À la mi-mai de l’année dernière, le temps sans être des plus radieux incitait à la promenade. Après une séance sur l’internet, ma femme avait accumulé une documentation suffisante pour monter un itinéraire serré que nous allions suivre le lendemain, sans elle qui malheureusement devait rester travailler. J’avais déjà croisé la rivière Bayonne sans y prêter trop attention il y avait fort longtemps et je mettais promis d’en voir plus. Ce serait l’occasion rêvée de la découvrir avec ma sœur qui était venue nous visiter de Bayonne pour le mariage de mon dernier fils.

 

Une demoiselle de Bayonne, une rivière Bayonne

et un chien nommé Bayonne

 

Et ce que nous avons vu de la source à son embouchure, ce que nous avons pu découvrir, les gens que nous avons rencontrés, les histoires recueillies de droite et de gauche m’ont incité à raconter un peu la Bayonne surtout à des gens d’ailleurs, de Bayonne par exemple, à la faire découvrir et à dévoiler des coins de son passé qui nous y ramène,

 

Je ne suis ni historien, ni géographe, ni généalogiste (je suis quand même un peu ingénieur) et pourtant il m’a fallu exercer un peu tous ces métiers pour rassembler et présenter l’information que j’ai jugée intéressante et que j'ai organisée auoiur de quelques thèmes: la rivière et son bassin, l'origine de son nom et de celui d'autres lieux, les "colons basques" et quelques détails sur les moulins et les ponts couverts.

 

Au-delà de son apparence, il y a toute une histoire qui la relie à l’humain, celle de l’origine de son nom même. À cette occasion, j’ai pu reconstituer une image composite de quelques personnages « historiques » en fusionnant diverses informations récoltées sur internet dans divers types de sites allant des stricts records généalogiques aux notices biographiques. Comme toute synthèse de sources diverses, elle contient certaines contradictions que je n’ai pu résoudre; comme toute compilation, elle n’est faite que d’informations de seconde main que je n’ai pu vérifier.

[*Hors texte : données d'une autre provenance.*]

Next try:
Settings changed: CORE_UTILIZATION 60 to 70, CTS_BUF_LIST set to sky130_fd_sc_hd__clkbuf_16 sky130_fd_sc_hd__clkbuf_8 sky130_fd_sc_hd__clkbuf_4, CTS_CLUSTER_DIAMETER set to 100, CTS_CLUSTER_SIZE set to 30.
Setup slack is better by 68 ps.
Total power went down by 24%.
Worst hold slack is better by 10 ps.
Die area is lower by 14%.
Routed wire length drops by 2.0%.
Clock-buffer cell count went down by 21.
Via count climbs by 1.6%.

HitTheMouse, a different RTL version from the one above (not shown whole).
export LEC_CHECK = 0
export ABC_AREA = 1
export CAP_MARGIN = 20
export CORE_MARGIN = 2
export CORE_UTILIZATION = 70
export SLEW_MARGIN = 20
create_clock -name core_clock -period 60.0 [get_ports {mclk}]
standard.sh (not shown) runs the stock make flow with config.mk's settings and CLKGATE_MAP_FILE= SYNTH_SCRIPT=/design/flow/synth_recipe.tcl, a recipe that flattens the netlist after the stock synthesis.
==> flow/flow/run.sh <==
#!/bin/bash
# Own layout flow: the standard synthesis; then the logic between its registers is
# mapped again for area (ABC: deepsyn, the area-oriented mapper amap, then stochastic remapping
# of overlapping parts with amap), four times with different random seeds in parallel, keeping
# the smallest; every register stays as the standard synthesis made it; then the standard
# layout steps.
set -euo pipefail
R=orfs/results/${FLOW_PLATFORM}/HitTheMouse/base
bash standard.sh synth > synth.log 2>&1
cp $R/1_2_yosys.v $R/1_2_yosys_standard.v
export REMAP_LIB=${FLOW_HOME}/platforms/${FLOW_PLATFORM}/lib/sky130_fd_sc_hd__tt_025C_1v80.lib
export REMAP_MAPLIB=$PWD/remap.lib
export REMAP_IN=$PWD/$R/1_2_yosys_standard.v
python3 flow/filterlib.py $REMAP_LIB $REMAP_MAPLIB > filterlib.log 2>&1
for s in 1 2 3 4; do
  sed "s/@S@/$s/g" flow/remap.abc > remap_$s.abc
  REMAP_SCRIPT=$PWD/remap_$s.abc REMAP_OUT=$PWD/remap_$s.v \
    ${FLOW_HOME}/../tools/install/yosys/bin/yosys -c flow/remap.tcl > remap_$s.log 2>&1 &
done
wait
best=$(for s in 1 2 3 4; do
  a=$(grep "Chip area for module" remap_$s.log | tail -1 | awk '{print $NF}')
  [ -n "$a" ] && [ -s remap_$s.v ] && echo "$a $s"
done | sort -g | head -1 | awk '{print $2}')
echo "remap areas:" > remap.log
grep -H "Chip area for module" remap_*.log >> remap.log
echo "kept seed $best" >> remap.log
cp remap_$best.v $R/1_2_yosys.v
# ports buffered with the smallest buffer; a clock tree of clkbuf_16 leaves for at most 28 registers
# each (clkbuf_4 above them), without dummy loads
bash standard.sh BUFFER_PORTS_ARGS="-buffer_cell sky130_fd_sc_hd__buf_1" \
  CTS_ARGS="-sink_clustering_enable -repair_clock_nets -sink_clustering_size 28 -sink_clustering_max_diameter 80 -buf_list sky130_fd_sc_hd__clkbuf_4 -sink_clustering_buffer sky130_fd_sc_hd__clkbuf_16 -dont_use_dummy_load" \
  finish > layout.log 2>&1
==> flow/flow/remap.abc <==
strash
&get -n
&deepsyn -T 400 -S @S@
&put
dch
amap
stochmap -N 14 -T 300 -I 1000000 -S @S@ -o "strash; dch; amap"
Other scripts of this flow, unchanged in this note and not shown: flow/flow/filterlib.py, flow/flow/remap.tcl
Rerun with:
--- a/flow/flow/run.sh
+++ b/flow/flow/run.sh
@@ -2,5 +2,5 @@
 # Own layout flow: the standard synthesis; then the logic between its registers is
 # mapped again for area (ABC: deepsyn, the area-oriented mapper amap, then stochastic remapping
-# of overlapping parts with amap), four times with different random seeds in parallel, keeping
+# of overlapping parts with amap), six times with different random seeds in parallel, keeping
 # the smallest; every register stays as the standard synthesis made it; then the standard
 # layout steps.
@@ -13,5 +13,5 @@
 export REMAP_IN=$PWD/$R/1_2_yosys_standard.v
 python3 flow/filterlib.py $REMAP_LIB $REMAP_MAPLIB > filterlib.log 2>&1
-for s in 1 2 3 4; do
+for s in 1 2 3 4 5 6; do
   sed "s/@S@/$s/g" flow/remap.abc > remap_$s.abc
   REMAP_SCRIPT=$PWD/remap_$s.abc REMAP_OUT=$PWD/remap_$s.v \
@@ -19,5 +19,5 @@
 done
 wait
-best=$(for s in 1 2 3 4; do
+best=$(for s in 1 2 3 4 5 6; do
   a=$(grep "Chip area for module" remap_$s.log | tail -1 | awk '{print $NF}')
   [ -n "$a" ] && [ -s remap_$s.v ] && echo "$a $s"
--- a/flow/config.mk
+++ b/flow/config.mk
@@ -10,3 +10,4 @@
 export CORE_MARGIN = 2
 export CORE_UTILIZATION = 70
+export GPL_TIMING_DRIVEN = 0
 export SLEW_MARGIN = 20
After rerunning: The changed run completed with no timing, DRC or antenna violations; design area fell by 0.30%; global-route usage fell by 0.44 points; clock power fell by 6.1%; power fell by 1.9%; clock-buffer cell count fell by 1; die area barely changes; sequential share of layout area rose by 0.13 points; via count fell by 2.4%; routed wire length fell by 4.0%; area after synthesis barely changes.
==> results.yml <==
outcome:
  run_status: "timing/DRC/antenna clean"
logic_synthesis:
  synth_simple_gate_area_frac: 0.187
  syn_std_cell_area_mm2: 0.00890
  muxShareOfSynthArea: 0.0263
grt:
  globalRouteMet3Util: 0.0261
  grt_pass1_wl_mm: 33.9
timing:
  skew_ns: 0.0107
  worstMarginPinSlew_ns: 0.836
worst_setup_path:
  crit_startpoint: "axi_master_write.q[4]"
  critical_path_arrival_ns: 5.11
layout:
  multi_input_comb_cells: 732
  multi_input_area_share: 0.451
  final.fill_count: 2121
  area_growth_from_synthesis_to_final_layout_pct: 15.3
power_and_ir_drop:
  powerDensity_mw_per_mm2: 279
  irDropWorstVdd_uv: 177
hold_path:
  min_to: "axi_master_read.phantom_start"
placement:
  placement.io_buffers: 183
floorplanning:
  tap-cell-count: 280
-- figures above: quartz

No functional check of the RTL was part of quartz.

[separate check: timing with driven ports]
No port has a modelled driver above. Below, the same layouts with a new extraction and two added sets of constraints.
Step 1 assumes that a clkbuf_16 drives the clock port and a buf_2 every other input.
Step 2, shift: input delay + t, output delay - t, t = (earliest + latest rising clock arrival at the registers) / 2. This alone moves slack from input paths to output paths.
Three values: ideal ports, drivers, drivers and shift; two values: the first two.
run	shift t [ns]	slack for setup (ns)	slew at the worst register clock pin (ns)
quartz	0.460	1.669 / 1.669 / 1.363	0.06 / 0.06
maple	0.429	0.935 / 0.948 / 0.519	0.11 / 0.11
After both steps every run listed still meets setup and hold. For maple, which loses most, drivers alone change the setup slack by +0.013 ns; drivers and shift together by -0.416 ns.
Source: an optimization exercise on an open RTL-to-GDS flow (aim: small area, a short achievable clock period and few clock cycles per item). Production flows keep margins and buffers that such runs may drop. Function was not checked in any run shown here: the RTL went through the layout flow alone. Power figures rest on the tool's default switching activity, not on a simulated workload.

### design/flow/config.mk
export PLATFORM = sky130hd
export DESIGN_NAME = grn_farm
export DESIGN_NICKNAME = grn_farm
export VERILOG_FILES = /design/flow/design.v
export SDC_FILE = /design/flow/constraint.sdc
export NUM_CORES = 4
export LEC_CHECK = 0
export CAP_MARGIN = 20
export CORE_MARGIN = 2
export CORE_UTILIZATION = 45
export CTS_CLUSTER_DIAMETER = 80
export CTS_CLUSTER_SIZE = 25
export PLACE_DENSITY = 0.6
export SETUP_SLACK_MARGIN = 2.9
export SLEW_MARGIN = 20
### design/flow/constraint.sdc
create_clock -name core_clock -period 5.0 [get_ports {clk}]
set_input_delay 1.0000 -clock core_clock [delete_from_list [all_inputs] [get_ports {clk}]]
set_output_delay 1.0000 -clock core_clock [all_outputs]
set_load 0.01 [all_outputs]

Mais cette reconstruction des origines a une touche de véracité réconfortante.

 

J’espère ainsi livrer certains des trésors cachés d’une rivière si proche de nous.  

 

Je tiens à remercier ici certains membres de l'association des "Amants de la Bayonne", en particulier Louis Trudeau et Gabriel Rioux pour l'accueil qu'ils m'ont fait, la documentation fournie et leur permission d'utiliser certains de leurs documents et illustrations.